REQUIREMENT ▸
Below are entries. Reproduce exactly the lines between the line holding "nor3 | 9 | 9" and the line holding "sink count: 117", inclusive, and only those.
^^^^
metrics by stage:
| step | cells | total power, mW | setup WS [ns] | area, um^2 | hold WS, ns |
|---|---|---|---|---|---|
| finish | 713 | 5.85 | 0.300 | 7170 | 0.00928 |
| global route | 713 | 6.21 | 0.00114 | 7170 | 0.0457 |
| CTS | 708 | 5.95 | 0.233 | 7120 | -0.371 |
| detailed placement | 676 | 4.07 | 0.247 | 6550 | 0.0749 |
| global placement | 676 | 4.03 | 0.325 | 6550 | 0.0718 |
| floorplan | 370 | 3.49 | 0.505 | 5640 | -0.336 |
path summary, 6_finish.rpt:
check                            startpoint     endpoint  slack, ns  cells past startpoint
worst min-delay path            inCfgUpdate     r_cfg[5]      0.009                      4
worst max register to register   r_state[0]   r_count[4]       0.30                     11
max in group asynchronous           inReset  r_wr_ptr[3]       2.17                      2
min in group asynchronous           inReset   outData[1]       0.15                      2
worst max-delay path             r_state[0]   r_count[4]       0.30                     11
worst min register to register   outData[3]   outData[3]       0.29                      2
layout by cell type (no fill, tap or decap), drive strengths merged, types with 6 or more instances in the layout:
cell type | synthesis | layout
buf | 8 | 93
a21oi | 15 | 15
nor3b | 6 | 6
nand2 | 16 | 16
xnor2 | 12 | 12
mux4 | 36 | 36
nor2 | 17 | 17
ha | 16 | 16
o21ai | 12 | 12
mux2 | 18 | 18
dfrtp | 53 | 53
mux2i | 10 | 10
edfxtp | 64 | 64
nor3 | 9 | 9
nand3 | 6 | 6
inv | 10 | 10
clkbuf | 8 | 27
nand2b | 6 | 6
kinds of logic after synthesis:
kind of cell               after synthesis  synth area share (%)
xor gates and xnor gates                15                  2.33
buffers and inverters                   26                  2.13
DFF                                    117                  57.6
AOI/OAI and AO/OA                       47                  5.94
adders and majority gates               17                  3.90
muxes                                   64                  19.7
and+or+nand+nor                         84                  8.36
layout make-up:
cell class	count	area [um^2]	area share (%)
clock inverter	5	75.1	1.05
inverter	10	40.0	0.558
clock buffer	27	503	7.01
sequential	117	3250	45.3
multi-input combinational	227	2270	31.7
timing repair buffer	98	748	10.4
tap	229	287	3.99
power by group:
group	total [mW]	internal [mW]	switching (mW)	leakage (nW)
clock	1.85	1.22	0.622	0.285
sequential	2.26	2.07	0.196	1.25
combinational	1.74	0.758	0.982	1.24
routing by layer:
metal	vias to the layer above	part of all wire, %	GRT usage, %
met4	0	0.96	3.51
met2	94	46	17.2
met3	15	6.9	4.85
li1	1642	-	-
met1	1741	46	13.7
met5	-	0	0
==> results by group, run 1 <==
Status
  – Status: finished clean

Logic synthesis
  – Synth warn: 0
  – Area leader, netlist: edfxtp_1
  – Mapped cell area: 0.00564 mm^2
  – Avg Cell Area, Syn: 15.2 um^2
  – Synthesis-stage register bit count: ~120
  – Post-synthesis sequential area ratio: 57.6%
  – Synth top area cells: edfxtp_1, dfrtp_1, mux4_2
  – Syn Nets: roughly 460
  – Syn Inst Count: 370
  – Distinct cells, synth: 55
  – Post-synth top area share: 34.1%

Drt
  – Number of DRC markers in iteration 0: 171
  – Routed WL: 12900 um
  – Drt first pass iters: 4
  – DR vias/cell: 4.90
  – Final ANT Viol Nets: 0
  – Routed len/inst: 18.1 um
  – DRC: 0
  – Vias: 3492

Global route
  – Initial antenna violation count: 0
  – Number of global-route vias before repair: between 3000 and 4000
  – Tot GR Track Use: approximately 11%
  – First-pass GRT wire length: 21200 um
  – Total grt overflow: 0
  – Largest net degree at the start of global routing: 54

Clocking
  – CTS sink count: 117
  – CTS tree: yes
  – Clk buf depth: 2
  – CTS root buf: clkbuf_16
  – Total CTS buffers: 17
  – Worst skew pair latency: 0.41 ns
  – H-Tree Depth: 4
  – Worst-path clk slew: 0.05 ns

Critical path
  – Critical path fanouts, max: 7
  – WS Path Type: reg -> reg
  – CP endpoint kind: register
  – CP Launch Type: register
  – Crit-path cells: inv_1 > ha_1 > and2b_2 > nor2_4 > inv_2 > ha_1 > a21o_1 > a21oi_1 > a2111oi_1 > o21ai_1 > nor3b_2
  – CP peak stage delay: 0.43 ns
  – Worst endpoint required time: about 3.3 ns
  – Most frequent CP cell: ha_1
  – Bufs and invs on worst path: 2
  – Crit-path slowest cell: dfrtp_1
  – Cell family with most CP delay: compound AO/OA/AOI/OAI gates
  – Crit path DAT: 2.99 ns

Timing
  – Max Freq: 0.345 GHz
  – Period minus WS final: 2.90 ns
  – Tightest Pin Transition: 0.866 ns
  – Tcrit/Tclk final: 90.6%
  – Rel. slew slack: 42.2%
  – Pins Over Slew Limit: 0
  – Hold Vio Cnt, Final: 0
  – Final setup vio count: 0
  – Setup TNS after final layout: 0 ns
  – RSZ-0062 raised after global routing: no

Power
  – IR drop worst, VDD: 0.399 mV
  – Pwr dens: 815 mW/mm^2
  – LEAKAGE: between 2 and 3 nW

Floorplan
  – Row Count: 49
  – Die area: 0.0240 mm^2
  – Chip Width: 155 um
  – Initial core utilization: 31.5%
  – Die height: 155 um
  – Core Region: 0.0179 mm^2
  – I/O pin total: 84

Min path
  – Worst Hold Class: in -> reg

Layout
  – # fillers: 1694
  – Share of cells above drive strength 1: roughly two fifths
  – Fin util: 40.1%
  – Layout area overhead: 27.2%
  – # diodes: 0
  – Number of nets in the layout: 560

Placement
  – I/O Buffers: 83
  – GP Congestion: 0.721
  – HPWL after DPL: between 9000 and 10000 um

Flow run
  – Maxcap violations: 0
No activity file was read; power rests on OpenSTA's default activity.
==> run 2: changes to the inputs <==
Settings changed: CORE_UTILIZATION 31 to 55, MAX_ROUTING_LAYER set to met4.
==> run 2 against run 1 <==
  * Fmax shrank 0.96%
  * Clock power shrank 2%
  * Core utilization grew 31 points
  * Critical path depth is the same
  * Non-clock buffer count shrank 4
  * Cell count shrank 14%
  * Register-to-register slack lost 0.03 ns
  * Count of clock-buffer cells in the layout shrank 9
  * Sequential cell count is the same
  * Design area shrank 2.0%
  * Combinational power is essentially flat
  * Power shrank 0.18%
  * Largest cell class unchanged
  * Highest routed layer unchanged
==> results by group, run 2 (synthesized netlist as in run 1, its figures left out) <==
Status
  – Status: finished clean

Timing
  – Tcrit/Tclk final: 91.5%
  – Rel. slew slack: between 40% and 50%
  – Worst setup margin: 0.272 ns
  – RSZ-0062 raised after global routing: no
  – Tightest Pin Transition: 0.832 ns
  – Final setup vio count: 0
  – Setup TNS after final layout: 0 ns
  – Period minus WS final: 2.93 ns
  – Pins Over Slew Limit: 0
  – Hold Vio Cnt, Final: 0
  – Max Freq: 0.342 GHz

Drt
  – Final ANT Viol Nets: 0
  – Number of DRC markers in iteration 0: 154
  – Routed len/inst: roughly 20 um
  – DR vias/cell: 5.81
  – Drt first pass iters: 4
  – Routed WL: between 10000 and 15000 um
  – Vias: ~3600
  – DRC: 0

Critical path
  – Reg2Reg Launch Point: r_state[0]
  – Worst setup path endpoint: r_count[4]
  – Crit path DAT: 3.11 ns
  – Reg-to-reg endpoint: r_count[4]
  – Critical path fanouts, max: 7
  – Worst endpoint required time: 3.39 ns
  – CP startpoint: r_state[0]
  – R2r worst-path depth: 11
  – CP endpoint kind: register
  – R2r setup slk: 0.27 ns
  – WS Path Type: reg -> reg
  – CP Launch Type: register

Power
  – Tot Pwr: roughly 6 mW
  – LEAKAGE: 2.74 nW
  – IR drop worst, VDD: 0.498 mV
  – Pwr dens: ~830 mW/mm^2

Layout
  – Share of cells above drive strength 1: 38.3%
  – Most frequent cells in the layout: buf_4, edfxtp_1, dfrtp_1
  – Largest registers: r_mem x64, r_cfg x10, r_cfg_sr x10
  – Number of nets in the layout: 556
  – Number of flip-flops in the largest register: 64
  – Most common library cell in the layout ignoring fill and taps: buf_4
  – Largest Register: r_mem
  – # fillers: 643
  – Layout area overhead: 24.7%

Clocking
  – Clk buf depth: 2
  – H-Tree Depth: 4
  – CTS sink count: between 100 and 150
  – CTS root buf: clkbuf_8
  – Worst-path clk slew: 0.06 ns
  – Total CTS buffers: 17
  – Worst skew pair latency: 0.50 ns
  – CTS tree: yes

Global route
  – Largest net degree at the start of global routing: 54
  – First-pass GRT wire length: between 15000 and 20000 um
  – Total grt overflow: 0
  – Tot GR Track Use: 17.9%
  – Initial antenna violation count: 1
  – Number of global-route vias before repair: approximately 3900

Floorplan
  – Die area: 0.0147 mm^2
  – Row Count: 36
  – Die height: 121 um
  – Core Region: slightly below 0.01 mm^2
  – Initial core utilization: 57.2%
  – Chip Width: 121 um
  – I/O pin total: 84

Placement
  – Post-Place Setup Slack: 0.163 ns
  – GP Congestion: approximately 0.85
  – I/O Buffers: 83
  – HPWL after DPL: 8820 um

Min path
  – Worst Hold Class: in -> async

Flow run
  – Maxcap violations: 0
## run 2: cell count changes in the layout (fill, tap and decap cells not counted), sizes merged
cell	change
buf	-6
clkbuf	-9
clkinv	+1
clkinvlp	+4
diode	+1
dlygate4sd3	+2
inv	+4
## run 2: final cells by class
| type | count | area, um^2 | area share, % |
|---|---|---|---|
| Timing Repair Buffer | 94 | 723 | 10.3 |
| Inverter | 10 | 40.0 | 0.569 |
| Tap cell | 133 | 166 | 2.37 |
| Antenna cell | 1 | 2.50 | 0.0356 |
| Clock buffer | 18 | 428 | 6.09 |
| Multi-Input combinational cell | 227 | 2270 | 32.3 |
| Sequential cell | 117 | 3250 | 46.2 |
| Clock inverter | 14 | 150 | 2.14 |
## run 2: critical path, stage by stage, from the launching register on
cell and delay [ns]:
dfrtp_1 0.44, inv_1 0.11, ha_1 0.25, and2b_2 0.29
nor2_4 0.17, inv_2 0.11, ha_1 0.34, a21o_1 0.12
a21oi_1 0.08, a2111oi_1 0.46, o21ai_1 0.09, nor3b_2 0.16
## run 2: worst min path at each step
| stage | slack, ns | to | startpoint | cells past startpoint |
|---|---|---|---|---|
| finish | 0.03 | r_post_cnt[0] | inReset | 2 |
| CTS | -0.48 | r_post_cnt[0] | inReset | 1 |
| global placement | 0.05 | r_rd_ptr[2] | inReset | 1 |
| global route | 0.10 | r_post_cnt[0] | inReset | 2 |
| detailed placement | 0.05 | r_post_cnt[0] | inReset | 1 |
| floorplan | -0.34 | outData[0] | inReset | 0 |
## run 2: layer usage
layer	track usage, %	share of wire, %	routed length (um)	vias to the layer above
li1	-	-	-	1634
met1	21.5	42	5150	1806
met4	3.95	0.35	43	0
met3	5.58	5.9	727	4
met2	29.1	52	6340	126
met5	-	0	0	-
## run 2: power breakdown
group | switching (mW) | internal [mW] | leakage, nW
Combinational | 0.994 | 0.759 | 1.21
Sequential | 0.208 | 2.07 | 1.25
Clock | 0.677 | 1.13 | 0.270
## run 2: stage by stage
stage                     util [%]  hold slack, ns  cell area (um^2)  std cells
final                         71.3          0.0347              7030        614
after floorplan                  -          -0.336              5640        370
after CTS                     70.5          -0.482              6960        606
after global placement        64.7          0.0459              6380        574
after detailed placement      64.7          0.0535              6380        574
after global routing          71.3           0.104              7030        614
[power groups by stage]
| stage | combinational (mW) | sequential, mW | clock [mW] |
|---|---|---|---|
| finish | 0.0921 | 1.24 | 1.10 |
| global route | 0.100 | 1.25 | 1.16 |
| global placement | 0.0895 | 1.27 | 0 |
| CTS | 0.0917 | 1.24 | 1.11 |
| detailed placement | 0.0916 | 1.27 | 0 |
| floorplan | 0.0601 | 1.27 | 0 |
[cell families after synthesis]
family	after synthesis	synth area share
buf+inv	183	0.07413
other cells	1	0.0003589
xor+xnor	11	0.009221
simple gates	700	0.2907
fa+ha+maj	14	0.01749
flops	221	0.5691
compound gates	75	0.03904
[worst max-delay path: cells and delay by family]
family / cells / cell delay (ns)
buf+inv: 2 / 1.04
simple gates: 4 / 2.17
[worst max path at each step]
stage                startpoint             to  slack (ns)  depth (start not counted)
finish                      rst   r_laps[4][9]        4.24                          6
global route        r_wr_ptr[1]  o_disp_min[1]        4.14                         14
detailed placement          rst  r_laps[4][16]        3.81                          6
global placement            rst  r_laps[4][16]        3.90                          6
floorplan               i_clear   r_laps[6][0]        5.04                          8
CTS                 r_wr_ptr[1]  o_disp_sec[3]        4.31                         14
### config.mk
export PLATFORM = sky130hd
export DESIGN_NAME = addmin16_arb
export DESIGN_NICKNAME = d
export VERILOG_FILES = /design/src/rtl/addmin16_arb.sv
export SDC_FILE = /design/constraint.sdc
export NUM_CORES = 1
export LEC_CHECK = 0
export ABC_AREA = 1
export CAP_MARGIN = 20
export CORE_MARGIN = 5
export CORE_UTILIZATION = 47
export CTS_CLUSTER_SIZE = 20
export DETAILED_ROUTE_END_ITERATION = 10
export PLACE_DENSITY = 0.79
export REMOVE_ABC_BUFFERS = 1
export SKIP_CTS_REPAIR_TIMING = 1
export SYNTH_ARGS = -nofsm -noshare
export SYNTH_HDL_FRONTEND = slang
export SYNTH_SLANG_ARGS = --single-unit
### constraint.sdc
create_clock -name clk -period 3.2 [get_ports clk]
set_clock_uncertainty 0.15 [all_clocks]
set_input_delay 0.48 -clock clk [delete_from_list [all_inputs] [get_ports clk]]
set_output_delay 0.48 -clock clk [all_outputs]
set_load 0.02 [all_outputs]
^^^^
ANSWER BELOW ▸
nor3 | 9 | 9
nand3 | 6 | 6
inv | 10 | 10
clkbuf | 8 | 27
nand2b | 6 | 6
kinds of logic after synthesis:
kind of cell               after synthesis  synth area share (%)
xor gates and xnor gates                15                  2.33
buffers and inverters                   26                  2.13
DFF                                    117                  57.6
AOI/OAI and AO/OA                       47                  5.94
adders and majority gates               17                  3.90
muxes                                   64                  19.7
and+or+nand+nor                         84                  8.36
layout make-up:
cell class	count	area [um^2]	area share (%)
clock inverter	5	75.1	1.05
inverter	10	40.0	0.558
clock buffer	27	503	7.01
sequential	117	3250	45.3
multi-input combinational	227	2270	31.7
timing repair buffer	98	748	10.4
tap	229	287	3.99
power by group:
group	total [mW]	internal [mW]	switching (mW)	leakage (nW)
clock	1.85	1.22	0.622	0.285
sequential	2.26	2.07	0.196	1.25
combinational	1.74	0.758	0.982	1.24
routing by layer:
metal	vias to the layer above	part of all wire, %	GRT usage, %
met4	0	0.96	3.51
met2	94	46	17.2
met3	15	6.9	4.85
li1	1642	-	-
met1	1741	46	13.7
met5	-	0	0
==> results by group, run 1 <==
Status
  – Status: finished clean

Logic synthesis
  – Synth warn: 0
  – Area leader, netlist: edfxtp_1
  – Mapped cell area: 0.00564 mm^2
  – Avg Cell Area, Syn: 15.2 um^2
  – Synthesis-stage register bit count: ~120
  – Post-synthesis sequential area ratio: 57.6%
  – Synth top area cells: edfxtp_1, dfrtp_1, mux4_2
  – Syn Nets: roughly 460
  – Syn Inst Count: 370
  – Distinct cells, synth: 55
  – Post-synth top area share: 34.1%

Drt
  – Number of DRC markers in iteration 0: 171
  – Routed WL: 12900 um
  – Drt first pass iters: 4
  – DR vias/cell: 4.90
  – Final ANT Viol Nets: 0
  – Routed len/inst: 18.1 um
  – DRC: 0
  – Vias: 3492

Global route
  – Initial antenna violation count: 0
  – Number of global-route vias before repair: between 3000 and 4000
  – Tot GR Track Use: approximately 11%
  – First-pass GRT wire length: 21200 um
  – Total grt overflow: 0
  – Largest net degree at the start of global routing: 54

Clocking
  – CTS sink count: 117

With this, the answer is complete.